A veces encontramos herramientas sorprendentes del Espíritu Santo suplicándonos que seamos santosBuenos días:
Realmente no nos conocemos, pero me siento obligado a escribirte esta carta tras nuestra breve conversación después de misa el pasado domingo.
Estoy seguro de que te acuerdas de mí: soy aquel agobiado, sin bañar, que derramaba la merienda, lleno de juguetes, bañado en vómitos, maestro de los chupetes de ese circo montado en el banco que estaba frente a ti.
Somos el motivo por el cual la gente se pierde la homilía. Somos el “amén” gritado a los cuatro vientos en el momento equivocado; el apretón de manos mocoso en el signo de la paz, la distracción a causa de la lactancia en la consagración… Podría seguir y seguir.

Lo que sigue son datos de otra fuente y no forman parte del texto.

==> src/rtl/clock_period_meter.sv <==
// clock_period_meter
//   Measures the period and high time of a slow, asynchronous square wave in
//   cycles of clock_in. One result is reported per input period. An input that
//   stops producing rising edges is flagged as stalled.
//
// Ports
//   clock_in    system clock, all logic on its rising edge
//   reset_n     asynchronous active-low reset
//   signal_in   asynchronous square wave to measure
//   enable      measurement enable (level)
//   period_out  last measured period, in clock_in cycles
//   high_out    last measured high time, in clock_in cycles
//   valid       one-cycle pulse when period_out/high_out update
//   stalled     no rising edge for TIMEOUT cycles while armed/measuring
module clock_period_meter #(
    parameter int          WIDTH       = 28,
    parameter int unsigned TIMEOUT     = 100000000,
    parameter int          SYNC_STAGES = 2
) (
    input  logic             clock_in,
    input  logic             reset_n,
    input  logic             signal_in,
    input  logic             enable,
    output logic [WIDTH-1:0] period_out,
    output logic [WIDTH-1:0] high_out,
    output logic             valid,
    output logic             stalled
);

    localparam logic [WIDTH-1:0] TIMEOUT_C = WIDTH'(TIMEOUT);
    localparam logic [WIDTH-1:0] ONE_C     = WIDTH'(1);

    typedef enum logic [1:0] {
        IDLE    = 2'd0,
        ARM     = 2'd1,
        MEASURE = 2'd2
    } state_t;

    state_t                 state_q, state_d;
    logic [SYNC_STAGES-1:0] sync_q, sync_d;
    logic                   sdly_q, sdly_d;
    logic [WIDTH-1:0]       cnt_q, cnt_d;
    logic [WIDTH-1:0]       hcnt_q, hcnt_d;
    logic [WIDTH-1:0]       period_q, period_d;
    logic [WIDTH-1:0]       high_q, high_d;
    logic                   valid_q, valid_d;
    logic                   stalled_q, stalled_d;

    logic s, rise, timeout;

    assign s    = sync_q[SYNC_STAGES-1];
    assign rise = s & ~sdly_q;
    // cnt doubles as the watchdog: in ARM it counts from entry, in MEASURE
    // it counts from the last rise, so one compare covers both states.
    assign timeout = (cnt_q == TIMEOUT_C);

    // State register
    always_ff @(posedge clock_in or negedge reset_n) begin
        if (!reset_n) state_q <= IDLE;
        else          state_q <= state_d;
    end

    // Next-state logic; enable low overrides everything, rise beats timeout
    always_comb begin
        state_d = state_q;
        if (!enable) begin
            state_d = IDLE;
        end else begin
            case (state_q)
                IDLE:    state_d = ARM;
                ARM:     if (rise) state_d = MEASURE;
                MEASURE: if (!rise && timeout) state_d = ARM;
                default: state_d = IDLE;
            endcase
        end
    end

    // Datapath / output next values
    always_comb begin
        sync_d    = {sync_q[SYNC_STAGES-2:0], signal_in};
        sdly_d    = s;
        cnt_d     = cnt_q;
        hcnt_d    = hcnt_q;
        period_d  = period_q;
        high_d    = high_q;
        valid_d   = 1'b0;
        stalled_d = stalled_q;
        if (!enable) begin
            // Results are held; the in-flight period is dropped.
            cnt_d     = '0;
            hcnt_d    = '0;
            stalled_d = 1'b0;
        end else begin
            case (state_q)
                ARM: begin
                    if (rise) begin
                        cnt_d  = ONE_C;
                        hcnt_d = ONE_C;
                    end else if (timeout) begin
                        cnt_d     = '0;
                        hcnt_d    = '0;
                        stalled_d = 1'b1;
                        period_d  = '0;
                        high_d    = '0;
                    end else begin
                        cnt_d = cnt_q + ONE_C;
                    end
                end
                MEASURE: begin
                    if (rise) begin
                        period_d  = cnt_q;
                        high_d    = hcnt_q;
                        valid_d   = 1'b1;
                        stalled_d = 1'b0;
                        cnt_d     = ONE_C;
                        hcnt_d    = ONE_C;
                    end else if (timeout) begin
                        cnt_d     = '0;
                        hcnt_d    = '0;
                        stalled_d = 1'b1;
                        period_d  = '0;
                        high_d    = '0;
                    end else begin
                        cnt_d  = cnt_q + ONE_C;
                        hcnt_d = hcnt_q + WIDTH'(s);
                    end
                end
                default: begin
                    cnt_d  = '0;
                    hcnt_d = '0;
                end
            endcase
        end
    end

    always_ff @(posedge clock_in or negedge reset_n) begin
        if (!reset_n) begin
            sync_q    <= '0;
            sdly_q    <= 1'b0;
            cnt_q     <= '0;
            hcnt_q    <= '0;
            period_q  <= '0;
            high_q    <= '0;
            valid_q   <= 1'b0;
            stalled_q <= 1'b0;
        end else begin
            sync_q    <= sync_d;
            sdly_q    <= sdly_d;
            cnt_q     <= cnt_d;
            hcnt_q    <= hcnt_d;
            period_q  <= period_d;
            high_q    <= high_d;
            valid_q   <= valid_d;
            stalled_q <= stalled_d;
        end
    end

    assign period_out = period_q;
    assign high_out   = high_q;
    assign valid      = valid_q;
    assign stalled    = stalled_q;

endmodule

No estoy seguro de que sepas esto, pero somos también algo más: profundamente conscientes de la manera como impactamos en la experiencia de misa de los demás.
Supongo que probablemente no lo parece, pero cada vez que uno de nuestros “supremos regalos de matrimonio” habla demasiado alto, deja caer un himnario, juega con el reclinatorio o llena el pañal, nos avergonzamos terriblemente y nos aterramos de que eso esté distrayendo a los otros de su oración íntima con Dios.

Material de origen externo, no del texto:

File: config.mk
export PLATFORM = sky130hd
export DESIGN_NAME = if_id_buffer
export DESIGN_NICKNAME = d
export VERILOG_FILES = /design/src/rtl/if_id_buffer.sv
export SDC_FILE = /design/constraint.sdc
export NUM_CORES = 1
export LEC_CHECK = 0
export ABC_AREA = 1
export CAP_MARGIN = 15
export CORE_MARGIN = 4
export CORE_UTILIZATION = 25
export CTS_BUF_LIST = sky130_fd_sc_hd__clkbuf_8
export CTS_CLUSTER_SIZE = 16
export DETAILED_ROUTE_END_ITERATION = 12
export PLACE_DENSITY = 0.6
export SLEW_MARGIN = 25
export SYNTH_ARGS = -nofsm -noshare
export SYNTH_HDL_FRONTEND = slang
export SYNTH_SLANG_ARGS = --single-unit
File: constraint.sdc
create_clock -name clk -period 1.4 [get_ports clk]
set_input_delay 0.28 -clock clk [delete_from_list [all_inputs] [get_ports clk]]
set_output_delay 0.28 -clock clk [all_outputs]
set_load 0.005 [all_outputs]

Me doy cuenta ahora de que probablemente no lo parece, porque el domingo pasado te sentiste inspirada por el Espíritu Santo (asumo) a hacerme saber que estaba manejando mal la situación.

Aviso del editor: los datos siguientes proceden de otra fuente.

===== src/rtl/seg_scan_driver.sv =====
// Multiplexed seven-segment scanner: prescaled PWM sub-phases per digit slot,
// frame-synchronous shadow capture, per-digit blanking, DP and leading-zero suppression.
module seg_lane #(
  parameter int IDX = 0
) (
  input  logic [3:0] nib,
  input  logic       upper_zero,
  input  logic       lz,
  output logic [6:0] seg,
  output logic       suppress
);
  // Digit 0 is always shown so an all-zero value still reads "0".
  assign suppress = lz && (IDX != 0) && upper_zero && (nib == 4'h0);

  always_comb begin
    seg = 7'h7F;
    case (nib)
      4'h0: seg = 7'h40;
      4'h1: seg = 7'h79;
      4'h2: seg = 7'h24;
      4'h3: seg = 7'h30;
      4'h4: seg = 7'h19;
      4'h5: seg = 7'h12;
      4'h6: seg = 7'h02;
      4'h7: seg = 7'h78;
      4'h8: seg = 7'h00;
      4'h9: seg = 7'h10;
      4'hA: seg = 7'h08;
      4'hB: seg = 7'h03;
      4'hC: seg = 7'h46;
      4'hD: seg = 7'h21;
      4'hE: seg = 7'h06;
      4'hF: seg = 7'h0E;
      default: seg = 7'h7F;
    endcase
  end
endmodule

module seg_scan_driver #(
  parameter int NUM_DIGITS  = 4,
  parameter int REFRESH_DIV = 50000,
  parameter int BRIGHT_W    = 4
) (
  input  logic                    clk_in,
  input  logic                    rst,
  input  logic [4*NUM_DIGITS-1:0] digits_in,
  input  logic [NUM_DIGITS-1:0]   dp_in,
  input  logic [NUM_DIGITS-1:0]   blank_in,
  input  logic                    lz_blank,
  input  logic [BRIGHT_W-1:0]     brightness,
  output logic [NUM_DIGITS-1:0]   AN,
  output logic [6:0]              LEDout,
  output logic                    DP,
  output logic                    frame_tick
);
  localparam int PW = (REFRESH_DIV > 1) ? $clog2(REFRESH_DIV) : 1;
  localparam int IW = $clog2(NUM_DIGITS);

  logic [PW-1:0]       pre;
  logic [BRIGHT_W-1:0] sub;
  logic [IW-1:0]       idx;
  logic                started;

  logic [NUM_DIGITS-1:0][3:0] sh_dig;
  logic [NUM_DIGITS-1:0]      sh_dp, sh_blank;
  logic                       sh_lz;

  logic [NUM_DIGITS-1:0][6:0] lane_seg;
  logic [NUM_DIGITS-1:0]      lane_sup;
  logic [NUM_DIGITS:1]        zchain;   // zchain[i]: digits i..N-1 all zero

  logic sub_tick, sub_wrap, wrap, lit;

  assign sub_tick = (pre == PW'(REFRESH_DIV - 1));
  assign sub_wrap = sub_tick && (sub == '1);
  assign wrap     = started && sub_wrap && (idx == IW'(NUM_DIGITS - 1));

  assign zchain[NUM_DIGITS] = 1'b1;

  genvar gi;
  generate
    for (gi = 0; gi < NUM_DIGITS; gi++) begin : g_lane
      seg_lane #(.IDX(gi)) u_lane (
        .nib       (sh_dig[gi]),
        .upper_zero(zchain[gi+1]),
        .lz        (sh_lz),
        .seg       (lane_seg[gi]),
        .suppress  (lane_sup[gi])
      );
      if (gi > 0) begin : g_zc
        assign zchain[gi] = zchain[gi+1] && (sh_dig[gi] == 4'h0);
      end
    end
  endgenerate

  assign lit = (sub < brightness) && !sh_blank[idx] && !lane_sup[idx];

  // The first edge after reset only loads the shadows, so the first lit
  // cycle already shows the captured value instead of a stale zero.
  always_ff @(posedge clk_in or negedge rst) begin
    if (!rst) begin
      started  <= 1'b0;
      pre      <= '0;
      sub      <= '0;
      idx      <= '0;
      sh_dig   <= '0;
      sh_dp    <= '0;
      sh_blank <= '0;
      sh_lz    <= 1'b0;
    end else begin
      started <= 1'b1;
      if (!started || wrap) begin
        sh_dig   <= digits_in;
        sh_dp    <= dp_in;
        sh_blank <= blank_in;
        sh_lz    <= lz_blank;
      end
      if (started) begin
        pre <= sub_tick ? '0 : pre + 1'b1;
        if (sub_tick) sub <= sub + 1'b1;
        if (sub_wrap) idx <= (idx == IW'(NUM_DIGITS - 1)) ? '0 : idx + 1'b1;
      end
    end
  end

  // Registered outputs: one anode at a time, switched in a single edge.
  always_ff @(posedge clk_in or negedge rst) begin
    if (!rst) begin
      AN         <= '1;
      LEDout     <= 7'h7F;
      DP         <= 1'b1;
      frame_tick <= 1'b0;
    end else begin
      frame_tick <= wrap;
      if (started && lit) begin
        AN     <= ~({{(NUM_DIGITS-1){1'b0}}, 1'b1} << idx);
        LEDout <= lane_seg[idx];
        DP     <= ~sh_dp[idx];
      end else begin
        AN     <= '1;
        LEDout <= 7'h7F;
        DP     <= 1'b1;
      end
    end
  end
endmodule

¿Acaso no sabía que había una habitación para niños donde podría dejar que mis hijos hicieran sus locuras? ¿Podría sacar al niño que grita la próxima vez? ¿Por qué no les dije a mis hijos que no deberían estar bailando en las bancas durante el Evangelio? ¿Acaso no sé que la gente está intentando rezar?
Me siento mal al no haberte respondido más ampliamente cuando me hiciste este tipo de comentarios. Para ser sincero, me quedé tan destrozado por tus comentarios que no pude decir nada más que “lo siento”.
De camino a nuestra furgoneta, mi mente comenzó a acelerase con todas las cosas que hubiera querido decirte.
Ojalá te hubiera dicho cómo las malas miradas y comentarios críticos sobre niños hacen que los padres duden de si deberían traer a sus hijos a misa.
Ojalá te hubiera recordado a Marcos 10, donde los discípulos reprendieron a los padres por llevarles a sus hijos ante Jesús. Ojalá te hubiera preguntado si te acordabas de la reacción de Jesús: “Mas Jesús, al ver esto, se enfadó y les dijo: ‘Dejad que los niños vengan a mí, no se lo impidáis, porque de los que son como éstos es el Reino de Dios’” (Mc 10,14).
¡Estaba indignado!
Ojalá te hubiera recordado las palabras del papa Pablo VI en la Gaudium et Spes, donde nos recuerda a todos que, “los hijos son realmente el regalo supremo del matrimonio…”.
El motivo por el que todos tenemos que cambiar nuestro pensamiento es que una de las maneras en que los niños son el regalo supremo del matrimonio es precisamente por las razones que te frustran (y a mí, por cierto) en misa.
Nos distraen, nos molestan, nos dificultan la concentración de nuestras prioridades, y por todo eso hacen un duro trabajo para que seamos santos.
Ojalá te hubiera hecho saber que mis hijos que te molestan en misa pueden ser lo que Dios exactamente quiere para ti; una forma de ayudarte a superar tu pensamiento egocéntrico y volverte la santa que Dios quiere de ti. Sé que eso es lo que tiene a mis hijos haciendo por mí.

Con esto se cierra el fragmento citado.